Behavior modification will only be effective as long as the conditions that control the behavior are present. When you remove those conditions, the behavior will always give in to the heart. Behavior modification must always include heart transformation. Jesus said...
"The good person out of the good treasure of his heart produces good, and the evil person out of his evil treasure produces evil, for out of the abundance of the heart his mouth speaks" (Luke 6:45). (See also Mark 7:21-23)
Solomon also knew this far too well as the wisest man on earth in his time. He taught his own son with these words:
"Above all else, guard your heart, for it is the wellspring of life" (Proverbs 4:23).
Orienting our children to a life of faith in God by tracing behavior back to the heart issues is what a winning parent learns to do. Here are some pointers to get you started.
1. Model a Faithful Heart.
Parents must live what they teach or else your children will not take you seriously. Moses said this before he penned the instructions to teach your children:
6 And these words that I command you today shall be on your heart. (Deut 6:6)
When a parent models a faithful heart, he or she does so by first tracing their own behavior back to the heart issues and letting their children see it. In other words, the power in a life of faith is revealed to your children when they see you living it.
Winning parents admit their mistakes to their children. Don't be afraid to say, "I handled that wrong, I'm sorry, will you forgive me?"

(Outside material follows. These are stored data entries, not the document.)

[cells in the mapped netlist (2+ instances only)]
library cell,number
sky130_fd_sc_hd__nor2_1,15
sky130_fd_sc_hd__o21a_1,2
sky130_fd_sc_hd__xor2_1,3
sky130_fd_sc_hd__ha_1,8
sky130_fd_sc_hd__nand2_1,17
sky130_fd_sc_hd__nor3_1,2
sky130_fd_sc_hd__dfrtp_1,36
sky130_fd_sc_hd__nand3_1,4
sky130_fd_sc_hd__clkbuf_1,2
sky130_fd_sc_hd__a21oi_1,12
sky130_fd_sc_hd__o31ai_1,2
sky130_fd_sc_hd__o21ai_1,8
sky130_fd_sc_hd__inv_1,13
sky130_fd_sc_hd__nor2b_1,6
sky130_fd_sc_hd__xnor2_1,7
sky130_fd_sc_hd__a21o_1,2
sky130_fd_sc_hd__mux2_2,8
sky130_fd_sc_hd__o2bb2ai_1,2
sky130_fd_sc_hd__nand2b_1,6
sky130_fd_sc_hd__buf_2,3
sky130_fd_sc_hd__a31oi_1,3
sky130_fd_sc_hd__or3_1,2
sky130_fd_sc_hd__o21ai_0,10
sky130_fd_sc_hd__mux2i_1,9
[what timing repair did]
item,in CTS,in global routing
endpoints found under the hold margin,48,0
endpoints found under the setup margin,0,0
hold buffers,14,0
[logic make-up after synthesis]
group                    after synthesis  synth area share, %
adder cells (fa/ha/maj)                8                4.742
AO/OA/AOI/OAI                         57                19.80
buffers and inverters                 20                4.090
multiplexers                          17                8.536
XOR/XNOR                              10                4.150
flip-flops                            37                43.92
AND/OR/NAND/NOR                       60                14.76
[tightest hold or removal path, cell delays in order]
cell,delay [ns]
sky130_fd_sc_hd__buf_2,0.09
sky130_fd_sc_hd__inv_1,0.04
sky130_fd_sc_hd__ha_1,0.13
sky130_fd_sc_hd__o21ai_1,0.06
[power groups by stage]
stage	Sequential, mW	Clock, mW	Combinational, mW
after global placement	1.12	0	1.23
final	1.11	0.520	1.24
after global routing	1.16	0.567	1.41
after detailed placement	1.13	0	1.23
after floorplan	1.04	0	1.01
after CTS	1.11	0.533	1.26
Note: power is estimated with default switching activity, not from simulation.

2. Connect Life to Scripture.
7 You shall teach them diligently to your children, and shall talk of them when you sit in your house, and when you walk by the way, and when you lie down, and when you rise. (Deut 6:7)
This verse not only tells us to teach our children, but it tells us how - throughout the daily course of life. When my children were very young I tried to teach the bible to them. I failed miserably. I learned not to teach the bible to my children. A better way is to teach your children the bible. You do that by something called "teachable moments."
When my oldest son was about 5 years old his bike was stolen. Instead of getting angry and calling down curses on the culprit, my wife and I decided to get together with our son and pray with him for the person who stole the bike. We explained to him that God wants us to pray for our enemies and those who mistreat us. We prayed. Two days later the bike showed up on our front porch. God used that situation to teach us as parents how to connect life with scripture.
Say something like, "God made you beautiful and beautiful children don't bite." "You don't have to be mean because God made you loving and kind, and loving people are not mean to their friends."
You don't have to have chapter and verse memorized. Just orient their hearts to God in language they understand.
3. Make Home Life Attractive.
9 You shall write them on the doorposts of your house and on your gates. (Deut 6:9)
One of Solomon's great words of wisdom to his son was "...turn your foot away from evil" (Prov 4:27).
The best way to help your children turn from evil is to make your home life attractive through unconditional love and acceptance. The home should be a shelter, a refuge in times of trouble. The home should be a place where children can be vulnerable and wrestle with their fears and weaknesses without judgment. The simple truth is people generally do not run from places where they are loved and accepted.
When your home is attractive, your kids will want to bring their friends over. They will want to hang out at your house rather than run the streets and expose themselves to the evil in the world.
Imagine what our world would be like if parents and teachers began to encourage the heart of our children by orienting them to a life of faith in God. Rules and boundaries are important but they will never be enough.
Keep REACHING FORWARD in your family! You don't have to be perfect to be a winning parent. Model the way, look for teachable moments and create a refuge for your children. It's ok to start over - but start now to encourage the heart!